Nvidia Tesla P4 And P40 GPUs Boost Deep Learning Inference Performance
Two new GPUs for deep learning have just been announced, the Nvidia Tesla P4 and P40. Both are successors to Tesla M4 and M40 but are more powerful. The Pascal-based Tesla P100 came with support for 16-bit (FP16) precision but the Nvidia Tesla P4 and P40 support 8-bit INT8 precision as researchers have now learned that you do not need especially high precision for deep learning training.
Out of the two new GPUs, the Nvidia Tesla P4 is the low-end one. It is aimed at scale-out servers that need high-efficiency GPUs. The Nvidia Tesla P4 consumes 50-75W of power and has a peak performance output of 5.5 TeraFLOP/s and 21.8 INT8 TOP/s. In the AlexNet image processing test, the Nvidia Tesla P4 is 40 times more efficient than an Intel Xeon E5 CPU.
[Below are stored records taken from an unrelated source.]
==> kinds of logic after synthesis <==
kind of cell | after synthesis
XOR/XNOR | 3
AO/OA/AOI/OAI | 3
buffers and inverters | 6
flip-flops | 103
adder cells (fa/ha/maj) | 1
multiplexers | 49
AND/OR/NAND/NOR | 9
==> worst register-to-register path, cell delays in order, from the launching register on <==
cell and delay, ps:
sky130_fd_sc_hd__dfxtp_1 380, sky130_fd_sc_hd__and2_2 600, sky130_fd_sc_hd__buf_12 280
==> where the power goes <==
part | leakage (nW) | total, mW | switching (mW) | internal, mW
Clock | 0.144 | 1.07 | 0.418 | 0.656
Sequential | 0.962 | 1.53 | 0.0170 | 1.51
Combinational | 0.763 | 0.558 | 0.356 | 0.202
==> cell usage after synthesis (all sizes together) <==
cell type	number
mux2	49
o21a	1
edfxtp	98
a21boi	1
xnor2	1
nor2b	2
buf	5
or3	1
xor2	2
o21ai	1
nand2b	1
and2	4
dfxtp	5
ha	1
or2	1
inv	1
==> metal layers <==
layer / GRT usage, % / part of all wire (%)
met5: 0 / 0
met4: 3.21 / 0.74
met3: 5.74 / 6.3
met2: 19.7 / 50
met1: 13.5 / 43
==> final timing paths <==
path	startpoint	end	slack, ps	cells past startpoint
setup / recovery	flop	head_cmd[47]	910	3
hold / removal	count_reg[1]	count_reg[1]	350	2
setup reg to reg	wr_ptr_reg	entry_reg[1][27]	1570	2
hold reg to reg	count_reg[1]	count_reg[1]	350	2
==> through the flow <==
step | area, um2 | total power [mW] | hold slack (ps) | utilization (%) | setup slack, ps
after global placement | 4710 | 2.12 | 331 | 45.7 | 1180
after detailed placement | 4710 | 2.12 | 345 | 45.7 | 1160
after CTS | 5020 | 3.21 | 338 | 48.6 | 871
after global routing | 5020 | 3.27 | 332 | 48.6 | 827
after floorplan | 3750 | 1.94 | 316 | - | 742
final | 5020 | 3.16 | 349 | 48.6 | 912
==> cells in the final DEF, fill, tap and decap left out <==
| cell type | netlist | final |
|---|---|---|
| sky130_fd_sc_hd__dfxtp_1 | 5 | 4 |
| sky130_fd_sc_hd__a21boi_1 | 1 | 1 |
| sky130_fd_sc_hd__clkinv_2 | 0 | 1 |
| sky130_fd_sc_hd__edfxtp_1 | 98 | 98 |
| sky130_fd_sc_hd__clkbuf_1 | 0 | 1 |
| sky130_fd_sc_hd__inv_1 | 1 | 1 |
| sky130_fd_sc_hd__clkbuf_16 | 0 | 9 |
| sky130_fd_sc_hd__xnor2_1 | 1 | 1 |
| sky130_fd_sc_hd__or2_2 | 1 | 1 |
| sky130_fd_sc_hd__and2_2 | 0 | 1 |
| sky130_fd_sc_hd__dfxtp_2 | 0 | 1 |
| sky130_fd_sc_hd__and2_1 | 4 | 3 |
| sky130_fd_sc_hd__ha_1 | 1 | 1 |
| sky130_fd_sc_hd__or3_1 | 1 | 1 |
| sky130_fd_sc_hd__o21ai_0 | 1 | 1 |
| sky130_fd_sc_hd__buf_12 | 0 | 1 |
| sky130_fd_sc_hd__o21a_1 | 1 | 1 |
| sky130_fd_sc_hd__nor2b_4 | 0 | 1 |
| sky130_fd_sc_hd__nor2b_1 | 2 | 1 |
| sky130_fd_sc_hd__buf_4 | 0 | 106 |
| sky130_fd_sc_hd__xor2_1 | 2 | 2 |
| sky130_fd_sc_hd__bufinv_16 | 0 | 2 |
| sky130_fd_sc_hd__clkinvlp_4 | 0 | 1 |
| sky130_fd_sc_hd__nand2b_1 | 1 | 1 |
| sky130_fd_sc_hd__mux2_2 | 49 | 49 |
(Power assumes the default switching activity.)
File: src/rh_pkg.sv
// Shared types and constants for the double-modulus rolling hash block.
// Used by every module of the block but rh_ram; depends on nothing.
package rh_pkg;

    localparam int MAX_LEN = 4096;
    localparam int LEN_W   = $clog2(MAX_LEN + 1);
    localparam int HASH_W  = 31;
    localparam int CHAR_W  = 8;
    localparam int ACT_W   = 2;

    localparam logic [ACT_W-1:0] ACT_CLEAR  = 2'd0;
    localparam logic [ACT_W-1:0] ACT_APPEND = 2'd1;
    localparam logic [ACT_W-1:0] ACT_QUERY  = 2'd2;

    // Command kinds as classified by the front end.
    localparam logic [1:0] CMD_CLEAR  = 2'd0;
    localparam logic [1:0] CMD_APPEND = 2'd1;
    localparam logic [1:0] CMD_QUERY  = 2'd2;
    localparam logic [1:0] CMD_REJECT = 2'd3;

    // Register indexes of the configuration port.
    localparam logic [1:0] REG_BASE = 2'd0;
    localparam logic [1:0] REG_MODA = 2'd1;
    localparam logic [1:0] REG_MODB = 2'd2;

    typedef struct packed {
        logic [1:0]        kind;
        logic [CHAR_W-1:0] char_code;
        logic [LEN_W-1:0]  range_start;
        logic [LEN_W-1:0]  range_end;
        logic [LEN_W-1:0]  len_after;
    } cmd_t;

    typedef struct packed {
        logic [HASH_W-1:0] hash_base;
        logic [HASH_W-1:0] modulus_a;
        logic [HASH_W-1:0] modulus_b;
    } cfg_t;

endpackage
--- config.mk ---
export PLATFORM = sky130hd
export DESIGN_NAME = psg_tone_noise_generator_top
export DESIGN_NICKNAME = d
export VERILOG_FILES = /design/src/rtl/psg_pkg.sv /design/src/rtl/psg_tone_noise_generator_top.sv
export SDC_FILE = /design/constraint.sdc
export NUM_CORES = 2
export LEC_CHECK = 0
export ABC_AREA = 1
export ABC_CLOCK_PERIOD_IN_PS = 12000
export BUFFER_PORTS_ARGS = -buffer_cell sky130_fd_sc_hd__buf_2
export CORE_MARGIN = 5
export CORE_UTILIZATION = 45
export CTS_CLUSTER_DIAMETER = 80
export CTS_CLUSTER_SIZE = 16
export DETAILED_ROUTE_END_ITERATION = 7
export PLACE_DENSITY = 0.63
export SLEW_MARGIN = 20
export SYNTH_ARGS = -nofsm -noshare
export SYNTH_HDL_FRONTEND = slang
export SYNTH_SLANG_ARGS = --single-unit
--- constraint.sdc ---
create_clock -name i_clk -period 12 [get_ports i_clk]
set_clock_uncertainty 0.1 [all_clocks]
set_input_delay 3.6 -clock i_clk [delete_from_list [all_inputs] [get_ports i_clk]]
set_output_delay 3.6 -clock i_clk [all_outputs]
set_load 0.1 [all_outputs]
Tesla P40 performance enhancement is due to the Pascal architecture as well as the shift from the 28nm planar process to the 16nm FinFET process. Nvidia claims that this GPU is 4x faster than the previous generation Tesla M40. The GPU has a peak performance of 12 (FP32) TeraFLOP/s and 47 TOP/s, which makes it twice as powerful as the Nvidia Tesla P4. The max power consumption for the GPU is 250W.
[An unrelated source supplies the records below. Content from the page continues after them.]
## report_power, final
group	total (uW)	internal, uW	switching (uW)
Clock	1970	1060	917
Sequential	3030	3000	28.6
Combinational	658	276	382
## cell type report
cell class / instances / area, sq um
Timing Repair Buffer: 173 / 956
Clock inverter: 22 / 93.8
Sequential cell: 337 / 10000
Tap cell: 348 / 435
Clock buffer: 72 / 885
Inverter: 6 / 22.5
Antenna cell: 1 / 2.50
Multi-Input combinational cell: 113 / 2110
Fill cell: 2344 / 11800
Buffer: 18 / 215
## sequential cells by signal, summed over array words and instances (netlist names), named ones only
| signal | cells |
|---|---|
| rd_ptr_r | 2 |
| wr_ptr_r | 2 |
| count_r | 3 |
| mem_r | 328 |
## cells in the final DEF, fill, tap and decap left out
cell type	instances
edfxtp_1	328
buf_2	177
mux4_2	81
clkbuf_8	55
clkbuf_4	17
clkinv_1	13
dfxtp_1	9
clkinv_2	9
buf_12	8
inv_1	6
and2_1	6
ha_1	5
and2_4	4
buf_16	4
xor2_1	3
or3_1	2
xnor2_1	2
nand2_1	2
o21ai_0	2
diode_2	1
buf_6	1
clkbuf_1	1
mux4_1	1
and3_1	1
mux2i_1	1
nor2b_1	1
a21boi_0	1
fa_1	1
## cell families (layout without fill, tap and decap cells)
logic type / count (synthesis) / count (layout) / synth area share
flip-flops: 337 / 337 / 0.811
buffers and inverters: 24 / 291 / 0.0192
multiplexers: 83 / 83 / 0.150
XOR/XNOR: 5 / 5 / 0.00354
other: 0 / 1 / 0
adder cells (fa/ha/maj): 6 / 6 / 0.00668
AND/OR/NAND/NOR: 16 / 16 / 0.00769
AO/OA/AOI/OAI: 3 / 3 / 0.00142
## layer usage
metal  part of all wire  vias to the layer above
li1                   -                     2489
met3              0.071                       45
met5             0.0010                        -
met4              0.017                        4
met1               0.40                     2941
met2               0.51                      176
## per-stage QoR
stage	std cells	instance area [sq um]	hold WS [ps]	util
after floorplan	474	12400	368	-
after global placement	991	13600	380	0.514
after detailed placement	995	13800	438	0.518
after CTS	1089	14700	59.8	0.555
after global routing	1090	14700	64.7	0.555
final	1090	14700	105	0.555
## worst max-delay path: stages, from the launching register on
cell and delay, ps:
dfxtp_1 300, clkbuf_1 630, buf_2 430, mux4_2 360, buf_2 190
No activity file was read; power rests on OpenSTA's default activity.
--- config.mk ---
export PLATFORM = sky130hd
export DESIGN_NAME = trbq_front_flat
export DESIGN_NICKNAME = d
export VERILOG_FILES = /design/src/rtl/trbq_pkg.sv /design/src/rtl/trbq_ifs.sv /design/src/rtl/trbq_front.sv /design/src/flat_wrapper.sv
export SDC_FILE = /design/constraint.sdc
export NUM_CORES = 1
export LEC_CHECK = 0
export ABC_AREA = 1
export BUFFER_PORTS_ARGS = -buffer_cell sky130_fd_sc_hd__buf_2
export CORE_MARGIN = 8
export CORE_UTILIZATION = 35
export CTS_BUF_LIST = sky130_fd_sc_hd__clkbuf_8
export CTS_CLUSTER_DIAMETER = 50
export DETAILED_ROUTE_END_ITERATION = 8
export GPL_TIMING_DRIVEN = 0
export SETUP_SLACK_MARGIN = 0.5
export SLEW_MARGIN = 20
export SYNTH_ARGS = -nofsm -noshare
export SYNTH_HDL_FRONTEND = slang
export SYNTH_SLANG_ARGS = --single-unit
--- constraint.sdc ---
create_clock -name clk -period 4.2 [get_ports clk]
set_input_delay 0.63 -clock clk [delete_from_list [all_inputs] [get_ports clk]]
set_output_delay 0.63 -clock clk [all_outputs]
set_load 0.005 [all_outputs]
--- src/rtl/trbq_pkg.sv ---
package trbq_pkg;

  // result field widths
  localparam int QUEUED_W = 11;

  // most bytes one poll may take (twenty result words)
  localparam logic [7:0] MAX_POLL_BYTES = 8'd160;

  // operation codes
  localparam logic OP_PUSH = 1'b0;
  localparam logic OP_POLL = 1'b1;

  // result status codes
  localparam logic [1:0] STATUS_OK   = 2'd0;
  localparam logic [1:0] STATUS_NONE = 2'd1;
  localparam logic [1:0] STATUS_DROP = 2'd2;

  // command queue between front and back
  localparam int CMDQ_DEPTH = 4;
  localparam int CMDQ_AW    = 2;

  // classified item as handed to the execution side
  typedef struct packed {
    logic        op;
    logic [7:0]  data_byte;
    logic        burst_start;
    logic [63:0] stamp;
    logic [7:0]  max_bytes;
  } cmd_t;

  // head of the command queue
  typedef struct packed {
    logic valid;
    cmd_t cmd;
  } cmdq_head_t;

endpackage

--- src/rtl/trbq_ifs.sv ---
interface trbq_in_if;
  logic        valid;
  logic        ready;
  logic        op;
  logic [7:0]  data_byte;
  logic        burst_start;
  logic [63:0] due_time;
  logic        apply_latency;
  logic [63:0] now_time;
  logic [7:0]  max_bytes;

  modport source (
    output valid, op, data_byte, burst_start, due_time, apply_latency, now_time, max_bytes,
    input  ready
  );
  modport sink (
    input  valid, op, data_byte, burst_start, due_time, apply_latency, now_time, max_bytes,
    output ready
  );
endinterface


interface trbq_cfg_if;
  logic        valid;
  logic        ready;
  logic [31:0] data;

  modport source (
    output valid, data,
    input  ready
  );
  modport sink (
    input  valid, data,
    output ready
  );
endinterface

--- src/rtl/trbq_front.sv ---
module trbq_front (
  input  logic            clk,
  input  logic            rst_n,
  trbq_in_if.sink         in_ch,
  trbq_cfg_if.sink        cfg_ch,
  input  logic            cmdq_full,
  output logic            cmdq_push,
  output trbq_pkg::cmd_t  cmdq_wdata
);
  import trbq_pkg::*;

  logic [31:0] latency_r;

  // delivery latency register
  always_ff @(posedge clk) begin
    if (!rst_n) begin
      latency_r <= '0;
    end else if (cfg_ch.valid && cfg_ch.ready) begin
      latency_r <= cfg_ch.data;
    end
  end

  assign cfg_ch.ready = 1'b1;

  // take an item whenever the queue has room
  assign in_ch.ready = !cmdq_full;
  assign cmdq_push   = in_ch.valid && in_ch.ready;

  // classify: pick the time stamp and clamp the poll size
  always_comb begin
    cmdq_wdata.op          = in_ch.op;
    cmdq_wdata.data_byte   = in_ch.data_byte;
    cmdq_wdata.burst_start = in_ch.burst_start;
    if (in_ch.op == OP_POLL) begin
      cmdq_wdata.stamp = in_ch.now_time;
    end else if (in_ch.apply_latency) begin
      cmdq_wdata.stamp = in_ch.due_time + 64'(latency_r);
    end else begin
      cmdq_wdata.stamp = in_ch.due_time;
    end
    if (in_ch.max_bytes > MAX_POLL_BYTES) begin
      cmdq_wdata.max_bytes = MAX_POLL_BYTES;
    end else begin
      cmdq_wdata.max_bytes = in_ch.max_bytes;
    end
  end

endmodule

--- src/flat_wrapper.sv ---
// flat-port wrapper written by rule: the top's interface ports become plain ports
module trbq_front_flat import trbq_pkg::*;
  (clk, rst_n, cmdq_full, cmdq_push, cmdq_wdata, in_ch_valid, in_ch_op, in_ch_data_byte, in_ch_burst_start, in_ch_due_time, in_ch_apply_latency, in_ch_now_time, in_ch_max_bytes, in_ch_ready, cfg_ch_valid, cfg_ch_data, cfg_ch_ready);
  trbq_in_if in_ch_i ();
  trbq_cfg_if cfg_ch_i ();
  input  logic clk;
  input  logic rst_n;
  input  logic cmdq_full;
  output logic cmdq_push;
  output trbq_pkg::cmd_t cmdq_wdata;
  input wire logic [$bits(in_ch_i.valid)-1:0] in_ch_valid;
  input wire logic [$bits(in_ch_i.op)-1:0] in_ch_op;
  input wire logic [$bits(in_ch_i.data_byte)-1:0] in_ch_data_byte;
  input wire logic [$bits(in_ch_i.burst_start)-1:0] in_ch_burst_start;
  input wire logic [$bits(in_ch_i.due_time)-1:0] in_ch_due_time;
  input wire logic [$bits(in_ch_i.apply_latency)-1:0] in_ch_apply_latency;
  input wire logic [$bits(in_ch_i.now_time)-1:0] in_ch_now_time;
  input wire logic [$bits(in_ch_i.max_bytes)-1:0] in_ch_max_bytes;
  output wire logic [$bits(in_ch_i.ready)-1:0] in_ch_ready;
  input wire logic [$bits(cfg_ch_i.valid)-1:0] cfg_ch_valid;
  input wire logic [$bits(cfg_ch_i.data)-1:0] cfg_ch_data;
  output wire logic [$bits(cfg_ch_i.ready)-1:0] cfg_ch_ready;
  assign in_ch_i.valid = in_ch_valid;
  assign in_ch_i.op = in_ch_op;
  assign in_ch_i.data_byte = in_ch_data_byte;
  assign in_ch_i.burst_start = in_ch_burst_start;
  assign in_ch_i.due_time = in_ch_due_time;
  assign in_ch_i.apply_latency = in_ch_apply_latency;
  assign in_ch_i.now_time = in_ch_now_time;
  assign in_ch_i.max_bytes = in_ch_max_bytes;
  assign in_ch_ready = in_ch_i.ready;
  assign cfg_ch_i.valid = cfg_ch_valid;
  assign cfg_ch_i.data = cfg_ch_data;
  assign cfg_ch_ready = cfg_ch_i.ready;
  trbq_front u_core (.clk(clk), .rst_n(rst_n), .in_ch(in_ch_i), .cfg_ch(cfg_ch_i), .cmdq_full(cmdq_full), .cmdq_push(cmdq_push), .cmdq_wdata(cmdq_wdata));
endmodule
==> results list <==
- The flow ran to the end, and the final reports show no timing, DRC or antenna violations.
- The clock drives 32 sinks.
- Avg Inst Size Synth: 5.007 um2
- CTS Buffer Depth: 2
* Drt via density: 4.793
- Share of flip-flops with an asynchronous set or reset: 0%
- The most used flip-flop cell after synthesis is sky130_fd_sc_hd__dfxtp_1.
- Internal reg-to-reg setup slack: 3.50 ns
- Detailed Place HPWL: 24.43 mm
- Setup slack on the critical path of the routed design comes to 0.8188 ns.
- The finished cells cover 0.008234 mm2.
* Setup TNS: 0 ns
- Post-CTS Setup Repair Bufs: 0
- The initial antenna violation count is 0.
- Aggregate global-route resource usage: 23.40%
- Final number of setup-violating endpoints: 0
* Number of nets still failing antenna checks after routing: 0
* WS Path Type: in -> out
- Summed over all cells, the static leakage comes to 4.860 nW.
- Between clock sinks in the finished design, the worst skew comes to 0 ns.
- The total area inside the core boundary comes to 0.01852 mm2.
- Number of unique standard cell types used by synthesis: 39
- Counting flops per register, the top entry is u_core.latency_r.
- The die is 152.8 um wide.
* Number of H-tree levels: 2
* Count of max-cap constraint violations: 0
* Final-report max-slew violation count: 0
- For this run, the number of Yosys warnings is 0.
- Data required, critical path: 3.57 ns
- Latest clock arrival within the worst-skew pair: 0.31 ns
* Clock transition time at the flip-flop clock pins of the worst setup and hold paths: 0.08 ns
* Top flop regs: u_core.latency_r: 32 flops
* Class of the tightest hold or removal check: reg -> reg
* Final Net Count: 1788
* Via count of the first global-routing pass: 8255
- Placer congestion estimate: 0.9512
- Cts bufs inserted: 5
- TritonCTS built the clock tree.
* Maximum fanout along the worst path: 5
* RSZ-0062 raised after global routing: no
* Antenna cells: 0
- Final Hold Viols: 0
- Worst endpoint data arrival time: 2.75 ns
- The first global-routing pass estimated 43.78 mm of wire.
- In this run, post-CTS repair resized a total of 0 instances.
- Count of mapped cells out of synthesis: 1308
- Port Buffers: 256
- Initial Utilization: 35.36%
* Worst-case vdd ir drop: 0.0001746 V
- The floorplan has 50 rows.
* Total standard cell area after synthesis: 0.006549 mm2
* Number of placed cells counting well taps: 1798
- Final worst path period share: 80.51%
- Category of the worst setup path capture point: output port
* Global route overflow: 0
- The die is 152.8 um tall.
- Synthesis produced a netlist with a net count of 1525.
- The worst pin sits at a relative slew slack of 47.45%.
* Power density over cell area: 179.6 mW/mm2
* CTS root buf: sky130_fd_sc_hd__clkbuf_8
* Synth-to-Final Area Change: 25.74%
* Number of flops mapped to enable cells by yosys: 0
* Total vias in the final route: 8657
- Sequential elements use 9.782% of the synthesized area.
* Startpoint kind of the worst setup timing path: input pin
* First-pass detailed-route iteration total: 5
- Pin count of the biggest net entering global routing: 12
* Drt first-iter violations: 555
- Wires add up to 28.10 mm.
- Hold repair after CTS inserted 0 buffers.
- Dpl ws: 0.8177 ns
- The clock period could shrink to 3.381 ns.
* Placed Instance Area: 0.008123 mm2
- For this run, design rule violations remaining after detail routing come to 0.
* Final non-filler cell total: 1806
- IO Count: 269
* Share of layout cells above drive strength 1: 23.35%
- Die Footprint: 0.02334 mm2
* Highest clock rate: 295.7 MHz
- Total of flip-flops plus latches after synthesis: 32
- Transition at the pin with the smallest max-transition slack: 0.7883 ns
* Number of flip-flops in the largest register: 32
* Average detailed-routed wire length per instance: 15.56 um
==> power breakdown <==
part           internal, mW  total (mW)  switching [mW]
clock                 0.176       0.310           0.134
sequential            0.325       0.339          0.0143
combinational         0.308       0.830           0.522
total                 0.808        1.48           0.670
==> cell type report <==
class	instances	area, um2
Buffer	46	224.0
Clock buffer	5	68.82
Clock inverter	3	42.54
Fill cell	2167	10280
Inverter	210	788.3
Multi-Input combinational cell	1020	4896
Sequential cell	32	640.6
Tap cell	234	292.8
Timing Repair Buffer	256	1281
==> critical path, cell delays in order <==
cell                      delay, ns
sky130_fd_sc_hd__buf_2         0.11
sky130_fd_sc_hd__ha_1          0.25
sky130_fd_sc_hd__fa_1          0.47
sky130_fd_sc_hd__nand2_1       0.10
sky130_fd_sc_hd__nand2_1       0.07
sky130_fd_sc_hd__nand3_1       0.10
sky130_fd_sc_hd__nand2_1       0.15
sky130_fd_sc_hd__nand2_1       0.12
sky130_fd_sc_hd__nand3_2       0.16
sky130_fd_sc_hd__nand2_1       0.12
sky130_fd_sc_hd__nand2_2       0.11
sky130_fd_sc_hd__nand2_1       0.08
sky130_fd_sc_hd__nand2_1       0.04
sky130_fd_sc_hd__nand3_1       0.06
sky130_fd_sc_hd__nand2_1       0.05
sky130_fd_sc_hd__buf_2         0.12
==> synthesized netlist by cell type (15+ instances only) <==
master	count	area [um2]
sky130_fd_sc_hd__a21oi_1	27	135.1
sky130_fd_sc_hd__inv_2	15	56.30
sky130_fd_sc_hd__inv_1	194	728.2
sky130_fd_sc_hd__dfxtp_1	32	640.6
sky130_fd_sc_hd__nand3_1	103	515.5
sky130_fd_sc_hd__nor2_1	179	671.9
sky130_fd_sc_hd__clkbuf_1	24	90.09
sky130_fd_sc_hd__nand4_1	17	106.4
sky130_fd_sc_hd__o21ai_0	70	350.3
sky130_fd_sc_hd__ha_1	32	400.4
sky130_fd_sc_hd__nand2_1	474	1779
sky130_fd_sc_hd__nand2_2	23	143.9
==> layout by cell type (no fill, tap or decap), drive strengths merged <==
master,instances
nand3,116
o21bai,1
xnor2,7
inv,209
and3,1
xor2,13
clkinv,2
nand2,497
and2,2
o21ai,71
nor2,203
fa,1
a21oi,27
nand4,17
a21o,1
clkinvlp,1
ha,32
nor4,8
dfxtp,32
o21a,1
bufinv,1
nand3b,2
or2,3
buf,278
clkbuf,29
a31oi,2
o211ai,3
conb,1
nor3,11
==> per-layer routing <==
metal / track usage [%] / wire length (um)
met5: 0 / 0
met4: 5.184 / 573
met1: 30.91 / 13250
met2: 38.44 / 12490
met3: 4.736 / 1781
==> path summary, 6_finish.rpt <==
check | from | cells after the start | endpoint
hold / removal | u_core.latency_r[15] | 2 | u_core.latency_r[15]
setup reg to reg | u_core.latency_r[0] | 2 | u_core.latency_r[0]
hold reg to reg | u_core.latency_r[15] | 2 | u_core.latency_r[15]
setup / recovery | in_ch_due_time[0] | 16 | cmdq_wdata[64]
==> per-stage QoR <==
step	util [%]	total power [mW]	hold WS, ns
after global routing	44.47	1.602	0.5386
final	44.47	1.479	0.5097
after detailed placement	43.86	1.170	0.4900
after global placement	43.86	1.167	0.4845
after CTS	44.47	1.485	0.5116
after floorplan	-	0.8340	0.4669
==> cells by family after synthesis <==
group / count (synthesis) / share of synthesized area (%)
xor+xnor: 20 / 2.675
fa+ha+maj: 33 / 6.420
compound gates: 106 / 8.368
other cells: 1 / 0.05726
buf+inv: 256 / 15.46
flops: 32 / 9.782
simple gates: 860 / 57.24
Note: power is estimated with default switching activity, not from simulation.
So far, we have seen that Nvidia has been comparing their products to Intel’s general purpose CPUs but Intel’s main product for deep learning is the Xeon Phi line of chips which consists of multiple Atom based processors. We are yet to see how the GPUs stack up against that but we can imagine that Nvidia would be on top in that comparison as well because of the benefits GPUs have over multicore CPUs.
Still, if we talk about the comparisons made here then a more realistic comparison would be between the Xeon Phi with Nvidia’s GPUs.